Ken Wants Nicole to be wilder in the bedroom
Nicole and Ken have been married for four years. He wants to spice up their sex life. She says she is embarrassed and "feels like an idiot."
"My husband wants me to talk dirty to him…I have no clue what to say," says Nicole. "I try to, you know, call him up on the phone, and say, 'Hey, why don't you come home right now, you big hunk of man.' It just doesn't come out right for me!" says Nicole.

Nicole has a drawer full of sexy lingerie but doesn't know what to do with it. She's gone online to purchase how-to books on improving sex, but she chickens out before she can place an order!

"Is my husband right? Am I too uptight? How do I overcome my sexual anxiety and learn to embrace my sexuality?" Nicole asks.

Expert Advice
E. Jean Carroll, Elle magazine advice columnist and author of Mr. Right, Right Now, says many women feel the same way Nicole does. The first thing is for Ken to stop pressuring Nicole. E. Jean suggests that Nicole buy The Joy of Sex and flip through the book alone. "Just put Post-Its on each of the little positions that you think might be enjoyable—read it by yourself and then give the book to your husband, that takes care of you."

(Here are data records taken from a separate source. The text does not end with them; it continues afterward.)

File: config.mk
export PLATFORM = sky130hd
export DESIGN_NAME = add_seq_ctrl_flat
export DESIGN_NICKNAME = d
export VERILOG_FILES = /design/src/rtl/add_seq_ctrl_if.sv /design/src/rtl/add_seq_ctrl.sv /design/src/flat_wrapper.sv
export SDC_FILE = /design/constraint.sdc
export NUM_CORES = 1
export LEC_CHECK = 0
export CAP_MARGIN = 20
export CORE_MARGIN = 2
export CORE_UTILIZATION = 35
export CTS_BUF_LIST = sky130_fd_sc_hd__clkbuf_8
export CTS_CLUSTER_DIAMETER = 60
export DETAILED_ROUTE_END_ITERATION = 16
export GPL_ROUTABILITY_DRIVEN = 0
export PLACE_DENSITY = 0.6
export SKIP_LAST_GASP = 1
export SYNTH_ARGS = -nofsm -noshare
export SYNTH_HDL_FRONTEND = slang
export SYNTH_SLANG_ARGS = --single-unit
File: constraint.sdc
create_clock -name clk -period 3.95 [get_ports clk]
set_input_delay 0.5925 -clock clk [delete_from_list [all_inputs] [get_ports clk]]
set_output_delay 0.5925 -clock clk [all_outputs]
set_load 0.01 [all_outputs]
File: src/rtl/add_seq_ctrl_if.sv
// ----------------------------------------------------------------------------
// add_seq_ctrl_if
// Request/response bundle for the nibble-serial adder controller.
//   Request side : in_valid, in_ready, a, b, cin, sub
//   Response side: out_valid, out_ready, sum, cout
//   Status       : busy
// Modports:
//   master - the requester/consumer (drives operands and out_ready)
//   slave  - the add_seq_ctrl block (drives in_ready, result and status)
// ----------------------------------------------------------------------------
interface add_seq_ctrl_if #(
    parameter int NIB = 4
);
    localparam int W = 4 * NIB;

    logic         in_valid;
    logic         in_ready;
    logic [W-1:0] a;
    logic [W-1:0] b;
    logic         cin;
    logic         sub;
    logic         out_valid;
    logic         out_ready;
    logic [W-1:0] sum;
    logic         cout;
    logic         busy;

    modport master (
        output in_valid, a, b, cin, sub, out_ready,
        input  in_ready, out_valid, sum, cout, busy
    );

    modport slave (
        input  in_valid, a, b, cin, sub, out_ready,
        output in_ready, out_valid, sum, cout, busy
    );
endinterface

File: src/rtl/add_seq_ctrl.sv
// ----------------------------------------------------------------------------
// add_seq_ctrl
// Sequential W-bit adder/subtractor (W = 4*NIB) built around a single 4-bit
// ripple adder. One nibble is processed per clock, LSB nibble first; the
// inter-nibble carry lives only in carry_r.
// Ports:
//   clk  - rising-edge clock
//   rst  - synchronous active-high reset
//   bus  - add_seq_ctrl_if.slave: in_valid/in_ready/a/b/cin/sub request,
//          out_valid/out_ready/sum/cout response, busy status
// Subtract is A + ~B + 1, so cout=1 means "no borrow"; cin is ignored then.
// ----------------------------------------------------------------------------

// 4-bit ripple-carry adder (team building block).
module adder_4bit (
    input  logic [3:0] a,
    input  logic [3:0] b,
    input  logic       cin,
    output logic [3:0] sum,
    output logic       cout
);
    logic [4:0] carry_s;

    // Bit-serial ripple through four full adders.
    always_comb begin
        carry_s    = 5'b00000;
        sum        = 4'b0000;
        carry_s[0] = cin;
        for (int i = 0; i < 4; i++) begin
            sum[i]       = a[i] ^ b[i] ^ carry_s[i];
            carry_s[i+1] = (a[i] & b[i]) | (carry_s[i] & (a[i] ^ b[i]));
        end
        cout = carry_s[4];
    end
endmodule

module add_seq_ctrl #(
    parameter int NIB = 4
) (
    input  logic           clk,
    input  logic           rst,
    add_seq_ctrl_if.slave  bus
);
    localparam int W     = 4 * NIB;
    localparam int IDX_W = (NIB > 1) ? $clog2(NIB) : 1;
    localparam logic [IDX_W-1:0] LAST_IDX = IDX_W'(NIB - 1);

    typedef enum logic [1:0] {
        ST_IDLE = 2'd0,
        ST_RUN  = 2'd1,
        ST_DONE = 2'd2
    } state_t;

    state_t           state_r;
    logic [W-1:0]     a_r;
    logic [W-1:0]     b_r;
    logic             sub_r;
    logic             carry_r;
    logic [IDX_W-1:0] idx_r;
    logic [W-1:0]     sum_r;
    logic             cout_r;
    logic             out_valid_r;
    logic             busy_r;
    logic             idle_r;

    logic [IDX_W+1:0] nib_base_s;
    logic [3:0]       a_nib_s;
    logic [3:0]       b_nib_s;
    logic [3:0]       add_sum_s;
    logic             add_cout_s;

    // Select the current operand nibbles; B is inverted for subtract.
    always_comb begin
        nib_base_s = {idx_r, 2'b00};
        a_nib_s    = a_r[nib_base_s +: 4];
        if (sub_r) begin
            b_nib_s = ~b_r[nib_base_s +: 4];
        end else begin
            b_nib_s = b_r[nib_base_s +: 4];
        end
    end

    adder_4bit u_adder (
        .a    (a_nib_s),
        .b    (b_nib_s),
        .cin  (carry_r),
        .sum  (add_sum_s),
        .cout (add_cout_s)
    );

    // Control FSM with all datapath and output registers.
    always_ff @(posedge clk) begin
        if (rst) begin
            state_r     <= ST_IDLE;
            a_r         <= {W{1'b0}};
            b_r         <= {W{1'b0}};
            sub_r       <= 1'b0;
            carry_r     <= 1'b0;
            idx_r       <= {IDX_W{1'b0}};
            sum_r       <= {W{1'b0}};
            cout_r      <= 1'b0;
            out_valid_r <= 1'b0;
            busy_r      <= 1'b0;
            idle_r      <= 1'b1;
        end else begin
            case (state_r)
                ST_IDLE: begin
                    // in_ready is idle_r gated by rst, so in_valid alone is the handshake here.
                    if (bus.in_valid) begin
                        a_r     <= bus.a;
                        b_r     <= bus.b;
                        sub_r   <= bus.sub;
                        carry_r <= bus.sub ? 1'b1 : bus.cin;
                        idx_r   <= {IDX_W{1'b0}};
                        state_r <= ST_RUN;
                        busy_r  <= 1'b1;
                        idle_r  <= 1'b0;
                    end
                end
                ST_RUN: begin
                    sum_r[nib_base_s +: 4] <= add_sum_s;
                    carry_r                <= add_cout_s;
                    if (idx_r == LAST_IDX) begin
                        idx_r       <= {IDX_W{1'b0}};
                        cout_r      <= add_cout_s;
                        out_valid_r <= 1'b1;
                        state_r     <= ST_DONE;
                    end else begin
                        idx_r <= idx_r + IDX_W'(1);
                    end
                end
                ST_DONE: begin
                    // Return to IDLE only; a new request is taken on a later edge.
                    if (bus.out_ready) begin
                        out_valid_r <= 1'b0;
                        busy_r      <= 1'b0;
                        idle_r      <= 1'b1;
                        state_r     <= ST_IDLE;
                    end
                end
                default: begin
                    out_valid_r <= 1'b0;
                    busy_r      <= 1'b0;
                    idle_r      <= 1'b1;
                    idx_r       <= {IDX_W{1'b0}};
                    state_r     <= ST_IDLE;
                end
            endcase
        end
    end

    // in_ready must already be low during the reset cycle itself.
    assign bus.in_ready  = idle_r & ~rst;
    assign bus.out_valid = out_valid_r;
    assign bus.sum       = sum_r;
    assign bus.cout      = cout_r;
    assign bus.busy      = busy_r;
endmodule

File: src/flat_wrapper.sv
// flat-port wrapper written by rule: the top's interface ports become plain ports
module add_seq_ctrl_flat 
#(
    parameter int NIB = 4
)
  (clk, rst, bus_in_valid, bus_a, bus_b, bus_cin, bus_sub, bus_out_ready, bus_in_ready, bus_out_valid, bus_sum, bus_cout, bus_busy);
  add_seq_ctrl_if #(.NIB(NIB)) bus_i ();
  input  logic clk;
  input  logic rst;
  input wire logic [$bits(bus_i.in_valid)-1:0] bus_in_valid;
  input wire logic [$bits(bus_i.a)-1:0] bus_a;
  input wire logic [$bits(bus_i.b)-1:0] bus_b;
  input wire logic [$bits(bus_i.cin)-1:0] bus_cin;
  input wire logic [$bits(bus_i.sub)-1:0] bus_sub;
  input wire logic [$bits(bus_i.out_ready)-1:0] bus_out_ready;
  output wire logic [$bits(bus_i.in_ready)-1:0] bus_in_ready;
  output wire logic [$bits(bus_i.out_valid)-1:0] bus_out_valid;
  output wire logic [$bits(bus_i.sum)-1:0] bus_sum;
  output wire logic [$bits(bus_i.cout)-1:0] bus_cout;
  output wire logic [$bits(bus_i.busy)-1:0] bus_busy;
  assign bus_i.in_valid = bus_in_valid;
  assign bus_i.a = bus_a;
  assign bus_i.b = bus_b;
  assign bus_i.cin = bus_cin;
  assign bus_i.sub = bus_sub;
  assign bus_i.out_ready = bus_out_ready;
  assign bus_in_ready = bus_i.in_ready;
  assign bus_out_valid = bus_i.out_valid;
  assign bus_sum = bus_i.sum;
  assign bus_cout = bus_i.cout;
  assign bus_busy = bus_i.busy;
  add_seq_ctrl #(.NIB(NIB)) u_core (.clk(clk), .rst(rst), .bus(bus_i));
endmodule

E. Jean says Nicole is suffering from the "nice-girl syndrome," and that deep down inside, she wants everyone to think she is "a good girl." E. Jean says Nicole—and every woman in America—should declare her own "goddess day", "where we can behave wild—and tell yourself you have license that day to act completely wild."

She also gives Ken a tip: Placing a blindfold on Nicole will help her to "find" her sexual identity.

"So no matter what you do," E. Jean tells Nicole, "it's not going to count! You're not even you. You are somebody else and you are [a] new woman it's going to be hot and juicy!"